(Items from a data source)
= = = = =

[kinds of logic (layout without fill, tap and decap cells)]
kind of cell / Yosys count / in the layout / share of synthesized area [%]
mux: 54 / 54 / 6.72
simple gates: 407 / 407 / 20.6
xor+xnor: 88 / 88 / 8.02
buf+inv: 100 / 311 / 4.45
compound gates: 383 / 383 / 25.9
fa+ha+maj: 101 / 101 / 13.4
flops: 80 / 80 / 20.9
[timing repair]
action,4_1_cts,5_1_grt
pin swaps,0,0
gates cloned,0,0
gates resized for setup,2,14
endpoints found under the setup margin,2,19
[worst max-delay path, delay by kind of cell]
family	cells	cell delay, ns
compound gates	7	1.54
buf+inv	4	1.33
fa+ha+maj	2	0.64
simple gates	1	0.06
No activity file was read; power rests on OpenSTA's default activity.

= = = = =

→ TASK ITEM
Repeat the records above line by line, from the first line through the line that contains "[timing repair]".

→ ANSWER FOR THIS EXERCISE
[kinds of logic (layout without fill, tap and decap cells)]
kind of cell / Yosys count / in the layout / share of synthesized area [%]
mux: 54 / 54 / 6.72
simple gates: 407 / 407 / 20.6
xor+xnor: 88 / 88 / 8.02
buf+inv: 100 / 311 / 4.45
compound gates: 383 / 383 / 25.9
fa+ha+maj: 101 / 101 / 13.4
flops: 80 / 80 / 20.9
[timing repair]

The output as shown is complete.